Konami has attempted to make things more interesting and replayable with several unlockables, but these are also rather unimpressive. Beating the game earns you the ability to play it with the surprisingly rare Japanese ROM, which adds two zeroes to the end of your score, allows your life bar to go over 100%, and introduces screen-clearing atomic bomb power-ups, among other tweaks. Each character you use to beat the game earns you one of four small "Cool Stuff" stacks, including a few arcade flyers, a music test menu, a separate sound test menu, and some character artwork. Otherwise, the only really neat things here are the difficulty and credit options. With four difficulty levels and four credit modes, there's a little variety here.


The requisite online cooperative multiplayer is ruinously bad due to poor netcode that makes the game slog, the music cut in and out, and the graphics skip if any lag issues occur. Further, there is no option to have multiple players on your machine and then go online to fill out a party; this feature has been in many other games of this sort. Unfortunately, the result is that the features are so wrecked that they're useless.

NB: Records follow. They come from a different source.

This is an optimization exercise on Yosys and OpenROAD, whose aim is small area, a short achievable clock period and few clock cycles per item, not a production implementation. Function was checked by simulation only, so behaviour that the tests miss may differ from the original. Power is estimated from default activity; no workload was simulated.

===== config.mk =====
export PLATFORM = sky130hd
export DESIGN_NAME = calendar_time_to_rtc_registers_unit
export DESIGN_NICKNAME = calendar_time_to_rtc_registers_unit
export VERILOG_FILES = /design/flow/design.v
export SDC_FILE = /design/flow/constraint.sdc
export NUM_CORES = 4
export LEC_CHECK = 0
export CAP_MARGIN = 20
export CORE_MARGIN = 2
export CORE_UTILIZATION = 40
export SLEW_MARGIN = 20

===== constraint.sdc =====
create_clock -name core_clock -period 6.0 [get_ports {i_clk}]
set_input_delay 1.2000 -clock core_clock [delete_from_list [all_inputs] [get_ports {i_clk}]]
set_output_delay 1.2000 -clock core_clock [all_outputs]
set_load 0.01 [all_outputs]

===== design.v =====
`timescale 1ns / 1ps
`default_nettype none
package ctrr_pkg;
    typedef struct packed {
        logic [11:0] year;
        logic [3:0]  month;
        logic [4:0]  day;
        logic [4:0]  hours;
        logic [5:0]  minutes;
        logic [5:0]  seconds;
    } t_in_item;
    typedef struct packed {
        logic [6:0] seconds_bcd;
        logic [6:0] minutes_bcd;
        logic [5:0] hours_bcd;
        logic [2:0] weekday_code;
        logic [5:0] date_bcd;
        logic [4:0] month_bcd;
        logic [7:0] year_bcd;
    } t_out_item;
    localparam logic [11:0] YEAR_BASE = 12'd2000;
    localparam logic [3:0] MONTH_FEB = 4'd2;
    localparam logic [7:0]  DIV10_MUL_SMALL = 8'd205;     
    localparam logic [12:0] DIV10_MUL_WIDE  = 13'd6554;   
    localparam logic [12:0] DIV100_MUL      = 13'd5243;   
    localparam logic [13:0] DIV7_MUL        = 14'd9363;   
endpackage
`default_nettype wire
`timescale 1ns / 1ps
`default_nettype none
module ctrr_bcd2 (
    input  wire logic [5:0] i_value,
    output logic      [2:0] o_tens,
    output logic      [3:0] o_ones
);
    logic [13:0] w_prod;
    logic [5:0]  w_rem;
    assign w_prod = i_value * ctrr_pkg::DIV10_MUL_SMALL;
    assign o_tens = w_prod[13:11];
    assign w_rem  = i_value - (6'({o_tens, 3'b000}) + 6'({o_tens, 1'b0}));
    assign o_ones = w_rem[3:0];
endmodule
`default_nettype wire
`timescale 1ns / 1ps
`default_nettype none
module calendar_time_to_rtc_registers_unit (
    input  wire logic                 i_clk,
    input  wire logic                 i_rst_n,
    input  wire logic                 i_in_valid,
    output logic                      o_in_stall,
    input  wire logic [37:0]          i_in_item,
    output logic                      o_out_valid,
    input  wire logic                 i_out_stall,
    output logic      [41:0]          o_out_item
);
    ctrr_pkg::t_in_item w_in;
    assign w_in = ctrr_pkg::t_in_item'(i_in_item);
    logic r_v1, r_v2, r_v3, r_v4, r_v5;
    logic w_rdy1, w_rdy2, w_rdy3, w_rdy4, w_rdy5;
    assign w_rdy5     = !r_v5 || !i_out_stall;
    assign w_rdy4     = !r_v4 || w_rdy5;
    assign w_rdy3     = !r_v3 || w_rdy4;
    assign w_rdy2     = !r_v2 || w_rdy3;
    assign w_rdy1     = !r_v1 || w_rdy2;
    assign o_in_stall = !w_rdy1;
    always_ff @(posedge i_clk) begin
        if (!i_rst_n) begin
            r_v1 <= 1'b0;
            r_v2 <= 1'b0;
            r_v3 <= 1'b0;
            r_v4 <= 1'b0;
            r_v5 <= 1'b0;
        end else begin
            if (w_rdy1) r_v1 <= i_in_valid;
            if (w_rdy2) r_v2 <= r_v1;
            if (w_rdy3) r_v3 <= r_v2;
            if (w_rdy4) r_v4 <= r_v3;
            if (w_rdy5) r_v5 <= r_v4;
        end
    end
    logic [2:0] w_sec_t, w_min_t, w_hr_t, w_day_t, w_mon_t;
    logic [3:0] w_sec_o, w_min_o, w_hr_o, w_day_o, w_mon_o;
    logic       w_early;
    logic [5:0] w_mterm;
    ctrr_pkg::t_out_item w_o1;
    ctrr_bcd2 u_bcd_sec (.i_value(w_in.seconds),      .o_tens(w_sec_t), .o_ones(w_sec_o));
    ctrr_bcd2 u_bcd_min (.i_value(w_in.minutes),      .o_tens(w_min_t), .o_ones(w_min_o));
    ctrr_bcd2 u_bcd_hr  (.i_value({1'b0, w_in.hours}), .o_tens(w_hr_t), .o_ones(w_hr_o));
    ctrr_bcd2 u_bcd_day (.i_value({1'b0, w_in.day}),   .o_tens(w_day_t), .o_ones(w_day_o));
    ctrr_bcd2 u_bcd_mon (.i_value({2'b00, w_in.month}), .o_tens(w_mon_t), .o_ones(w_mon_o));
    always_comb begin
        w_o1              = '0;
        w_o1.seconds_bcd  = {w_sec_t, w_sec_o};
        w_o1.minutes_bcd  = {w_min_t, w_min_o};
        w_o1.hours_bcd    = {w_hr_t[1:0], w_hr_o};
        w_o1.date_bcd     = {w_day_t[1:0], w_day_o};
        w_o1.month_bcd    = {w_mon_t[0], w_mon_o};
    end
    assign w_early = (w_in.month <= ctrr_pkg::MONTH_FEB);
    always_comb begin
        case (w_in.month)
            4'd0:    w_mterm = 6'd25;
            4'd1:    w_mterm = 6'd28;
            4'd2:    w_mterm = 6'd31;
            4'd3:    w_mterm = 6'd2;
            4'd4:    w_mterm = 6'd5;
            4'd5:    w_mterm = 6'd7;
            4'd6:    w_mterm = 6'd10;
            4'd7:    w_mterm = 6'd12;
            4'd8:    w_mterm = 6'd15;
            4'd9:    w_mterm = 6'd18;
            4'd10:   w_mterm = 6'd20;
            4'd11:   w_mterm = 6'd23;
            4'd12:   w_mterm = 6'd25;
            4'd13:   w_mterm = 6'd28;
            4'd14:   w_mterm = 6'd31;
            4'd15:   w_mterm = 6'd33;
            default: w_mterm = 6'd0;
        endcase
    end
    ctrr_pkg::t_out_item r_s1_o;
    logic [4:0]  r_s1_day;
    logic [5:0]  r_s1_mterm;
    logic [11:0] r_s1_yy;
    logic        r_s1_yneg;
    logic        r_s1_ylow;
    logic [11:0] r_s1_yd;
    always_ff @(posedge i_clk) begin
        if (w_rdy1) begin
            r_s1_o     <= w_o1;
            r_s1_day   <= w_in.day;
            r_s1_mterm <= w_mterm;
            r_s1_yy    <= w_in.year - {11'd0, w_early};
            r_s1_yneg  <= w_early && (w_in.year == 12'd0);
            r_s1_ylow  <= (w_in.year < ctrr_pkg::YEAR_BASE);
            r_s1_yd    <= w_in.year - ctrr_pkg::YEAR_BASE;
        end
    end
    logic [24:0] w_p100;
    logic [24:0] w_p10;
    assign w_p100 = r_s1_yy * ctrr_pkg::DIV100_MUL;
    assign w_p10  = r_s1_yd * ctrr_pkg::DIV10_MUL_WIDE;
    ctrr_pkg::t_out_item r_s2_o;
    logic [4:0]  r_s2_day;
    logic [5:0]  r_s2_mterm;
    logic [11:0] r_s2_yy;
    logic        r_s2_yneg;
    logic        r_s2_ylow;
    logic [11:0] r_s2_yd;
    logic [5:0]  r_s2_q100;
    logic [7:0]  r_s2_q10;
    always_ff @(posedge i_clk) begin
        if (w_rdy2) begin
            r_s2_o     <= r_s1_o;
            r_s2_day   <= r_s1_day;
            r_s2_mterm <= r_s1_mterm;
            r_s2_yy    <= r_s1_yy;
            r_s2_yneg  <= r_s1_yneg;
            r_s2_ylow  <= r_s1_ylow;
            r_s2_yd    <= r_s1_yd;
            r_s2_q100  <= w_p100[24:19];
            r_s2_q10   <= w_p10[23:16];
        end
    end
    logic [11:0] w_yrem;
    logic [12:0] w_sum;
    ctrr_pkg::t_out_item w_o3;
    assign w_yrem = r_s2_yd - (12'({r_s2_q10, 3'b000}) + 12'({r_s2_q10, 1'b0}));
    always_comb begin
        w_o3 = r_s2_o;
        w_o3.year_bcd = r_s2_ylow ? r_s2_yd[7:0] : {r_s2_q10[3:0], w_yrem[3:0]};
    end
    always_comb begin
        if (r_s2_yneg) begin
            w_sum = 13'(r_s2_day) + 13'(r_s2_mterm) - 13'd1;
        end else begin
            w_sum = 13'(r_s2_day) + 13'(r_s2_mterm) + 13'(r_s2_yy) + 13'(r_s2_yy[11:2])
                  - 13'(r_s2_q100) + 13'(r_s2_q100[5:2]);
        end
    end
    ctrr_pkg::t_out_item r_s3_o;
    logic [12:0] r_s3_sum;
    always_ff @(posedge i_clk) begin
        if (w_rdy3) begin
            r_s3_o   <= w_o3;
            r_s3_sum <= w_sum;
        end
    end
    logic [26:0] w_p7;
    assign w_p7 = r_s3_sum * ctrr_pkg::DIV7_MUL;
    ctrr_pkg::t_out_item r_s4_o;
    logic [12:0] r_s4_sum;
    logic [9:0]  r_s4_q7;
    always_ff @(posedge i_clk) begin
        if (w_rdy4) begin
            r_s4_o   <= r_s3_o;
            r_s4_sum <= r_s3_sum;
            r_s4_q7  <= w_p7[25:16];
        end
    end
    logic [12:0] w_r7;
    ctrr_pkg::t_out_item w_o5;
    assign w_r7 = r_s4_sum - (13'({r_s4_q7, 3'b000}) - 13'(r_s4_q7));
    always_comb begin
        w_o5 = r_s4_o;
        w_o5.weekday_code = w_r7[2:0] + 3'd1;
    end
    ctrr_pkg::t_out_item r_s5_o;
    always_ff @(posedge i_clk) begin
        if (w_rdy5) begin
            r_s5_o <= w_o5;
        end
    end
    assign o_out_valid = r_v5;
    assign o_out_item  = r_s5_o;
endmodule
`default_nettype wire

The Achievements are a rare bright spot. Most of the 12 are pretty well thought-out. You'll easily pick up several during a first playthrough, but others, such as hunting down four hard-to-notice secrets in a single playthrough, do a good job of slightly extending the game's value.

A few things were taken out of the game. There are no leaderboards, local or online, in this iteration — a sad issue if ever there was one. The intro also lacks the classic Konami logo, but it adds the modern 20th Century Fox Entertainment logo before going — jarringly — into the classic introduction.


Perhaps it is simply that brawlers have become better over time. Perhaps this arcade classic just does not work as well at home.

Mostly, The Simpsons Arcade Game is a phoned-in port. With so many companies generating improved remakes and ports, it's sad to see that Revolution has chosen to run something so simplistic for a game that hasn't aged very well. It's especially disappointing because this game was intended to celebrate the television show's upcoming 500th episode. Ultimately, the classic exception to the rule "Simpsons Games Suck" is now just another example. It's worth the download for PlayStation Plus members, who can get the game for free. However, I cannot recommend it at $10, even for those who enjoyed it back in the '90s. If the price drops down to $5, then it's worth a shot.